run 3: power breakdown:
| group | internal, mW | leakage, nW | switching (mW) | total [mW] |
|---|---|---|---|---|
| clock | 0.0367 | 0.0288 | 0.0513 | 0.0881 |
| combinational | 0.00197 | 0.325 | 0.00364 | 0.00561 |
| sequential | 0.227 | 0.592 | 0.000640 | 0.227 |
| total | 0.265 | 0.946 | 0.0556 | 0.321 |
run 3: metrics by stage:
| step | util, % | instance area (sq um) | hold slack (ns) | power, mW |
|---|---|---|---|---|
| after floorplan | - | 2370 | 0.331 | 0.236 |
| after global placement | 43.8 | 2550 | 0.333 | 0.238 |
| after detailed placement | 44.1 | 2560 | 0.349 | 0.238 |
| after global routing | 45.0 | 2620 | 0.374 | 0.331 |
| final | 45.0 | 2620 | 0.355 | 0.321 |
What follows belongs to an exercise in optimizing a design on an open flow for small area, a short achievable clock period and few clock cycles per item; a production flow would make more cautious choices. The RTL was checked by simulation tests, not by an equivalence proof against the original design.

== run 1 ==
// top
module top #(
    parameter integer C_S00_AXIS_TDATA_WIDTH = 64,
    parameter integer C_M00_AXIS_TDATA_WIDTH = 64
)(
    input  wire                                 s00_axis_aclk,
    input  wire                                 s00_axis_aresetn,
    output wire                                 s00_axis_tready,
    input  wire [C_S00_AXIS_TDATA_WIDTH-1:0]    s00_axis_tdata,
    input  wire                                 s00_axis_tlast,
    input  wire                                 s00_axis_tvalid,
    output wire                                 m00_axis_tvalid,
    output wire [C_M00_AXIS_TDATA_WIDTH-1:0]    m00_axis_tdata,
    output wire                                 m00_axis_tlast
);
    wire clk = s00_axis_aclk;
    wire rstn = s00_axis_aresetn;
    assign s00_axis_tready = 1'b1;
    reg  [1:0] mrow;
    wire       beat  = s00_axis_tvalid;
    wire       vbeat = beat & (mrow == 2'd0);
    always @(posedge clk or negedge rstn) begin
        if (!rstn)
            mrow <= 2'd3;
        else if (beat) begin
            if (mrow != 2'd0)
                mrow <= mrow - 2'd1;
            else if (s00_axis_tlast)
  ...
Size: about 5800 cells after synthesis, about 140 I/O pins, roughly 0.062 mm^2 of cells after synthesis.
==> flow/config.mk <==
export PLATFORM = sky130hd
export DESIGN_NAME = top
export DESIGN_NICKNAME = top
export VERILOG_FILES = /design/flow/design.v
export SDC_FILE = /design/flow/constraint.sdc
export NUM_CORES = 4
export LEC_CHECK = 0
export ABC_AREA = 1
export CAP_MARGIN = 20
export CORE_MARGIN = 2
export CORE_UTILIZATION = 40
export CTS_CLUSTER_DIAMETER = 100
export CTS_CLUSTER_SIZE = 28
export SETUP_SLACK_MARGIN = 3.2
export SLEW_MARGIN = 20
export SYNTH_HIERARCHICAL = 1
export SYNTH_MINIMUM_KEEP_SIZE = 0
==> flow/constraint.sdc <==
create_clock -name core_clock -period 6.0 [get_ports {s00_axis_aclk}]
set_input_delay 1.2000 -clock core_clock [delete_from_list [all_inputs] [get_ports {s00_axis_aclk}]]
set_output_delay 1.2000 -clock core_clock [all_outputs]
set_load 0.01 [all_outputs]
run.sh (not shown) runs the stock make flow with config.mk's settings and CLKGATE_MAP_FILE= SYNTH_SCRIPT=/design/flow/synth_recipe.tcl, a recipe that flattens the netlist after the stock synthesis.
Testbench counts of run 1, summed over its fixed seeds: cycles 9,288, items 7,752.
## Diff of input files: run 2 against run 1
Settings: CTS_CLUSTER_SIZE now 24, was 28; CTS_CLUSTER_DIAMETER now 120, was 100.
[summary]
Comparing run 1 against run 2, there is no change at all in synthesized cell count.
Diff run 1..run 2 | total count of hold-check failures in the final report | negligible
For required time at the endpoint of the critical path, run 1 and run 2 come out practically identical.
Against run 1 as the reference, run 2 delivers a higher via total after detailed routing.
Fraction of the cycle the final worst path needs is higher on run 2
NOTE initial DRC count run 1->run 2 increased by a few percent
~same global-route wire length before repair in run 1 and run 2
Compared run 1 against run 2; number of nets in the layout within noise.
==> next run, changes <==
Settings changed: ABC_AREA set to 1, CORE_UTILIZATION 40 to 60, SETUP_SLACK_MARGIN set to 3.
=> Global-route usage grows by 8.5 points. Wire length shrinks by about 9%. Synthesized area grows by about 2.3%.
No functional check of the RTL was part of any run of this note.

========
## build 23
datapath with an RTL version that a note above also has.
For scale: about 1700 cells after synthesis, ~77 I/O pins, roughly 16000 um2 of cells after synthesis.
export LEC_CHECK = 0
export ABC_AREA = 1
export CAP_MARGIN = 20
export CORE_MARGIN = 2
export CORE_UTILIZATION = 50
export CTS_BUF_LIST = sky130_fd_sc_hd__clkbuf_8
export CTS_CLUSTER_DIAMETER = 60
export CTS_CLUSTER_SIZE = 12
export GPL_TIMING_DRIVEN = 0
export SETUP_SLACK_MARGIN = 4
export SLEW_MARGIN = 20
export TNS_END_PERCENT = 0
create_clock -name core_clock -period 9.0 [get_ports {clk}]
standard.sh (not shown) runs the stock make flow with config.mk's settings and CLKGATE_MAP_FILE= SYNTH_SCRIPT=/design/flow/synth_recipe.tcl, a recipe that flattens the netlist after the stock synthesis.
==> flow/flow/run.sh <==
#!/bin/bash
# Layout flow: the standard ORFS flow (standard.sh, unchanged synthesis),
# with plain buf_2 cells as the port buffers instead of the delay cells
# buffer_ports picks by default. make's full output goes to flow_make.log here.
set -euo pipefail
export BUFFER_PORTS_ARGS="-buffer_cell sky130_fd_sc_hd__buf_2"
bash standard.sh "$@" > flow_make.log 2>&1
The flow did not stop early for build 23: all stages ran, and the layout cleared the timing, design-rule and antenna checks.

· · · · · · ·

Exercise objective:
Print again the lines of the entries above that fall between the line holding "export CTS_CLUSTER_DIAMETER = 60" and the line holding "# with plain", inclusive, exactly as they stand.

Reply:
export CTS_CLUSTER_DIAMETER = 60
export CTS_CLUSTER_SIZE = 12
export GPL_TIMING_DRIVEN = 0
export SETUP_SLACK_MARGIN = 4
export SLEW_MARGIN = 20
export TNS_END_PERCENT = 0
create_clock -name core_clock -period 9.0 [get_ports {clk}]
standard.sh (not shown) runs the stock make flow with config.mk's settings and CLKGATE_MAP_FILE= SYNTH_SCRIPT=/design/flow/synth_recipe.tcl, a recipe that flattens the netlist after the stock synthesis.
==> flow/flow/run.sh <==
#!/bin/bash
# Layout flow: the standard ORFS flow (standard.sh, unchanged synthesis),
# with plain buf_2 cells as the port buffers instead of the delay cells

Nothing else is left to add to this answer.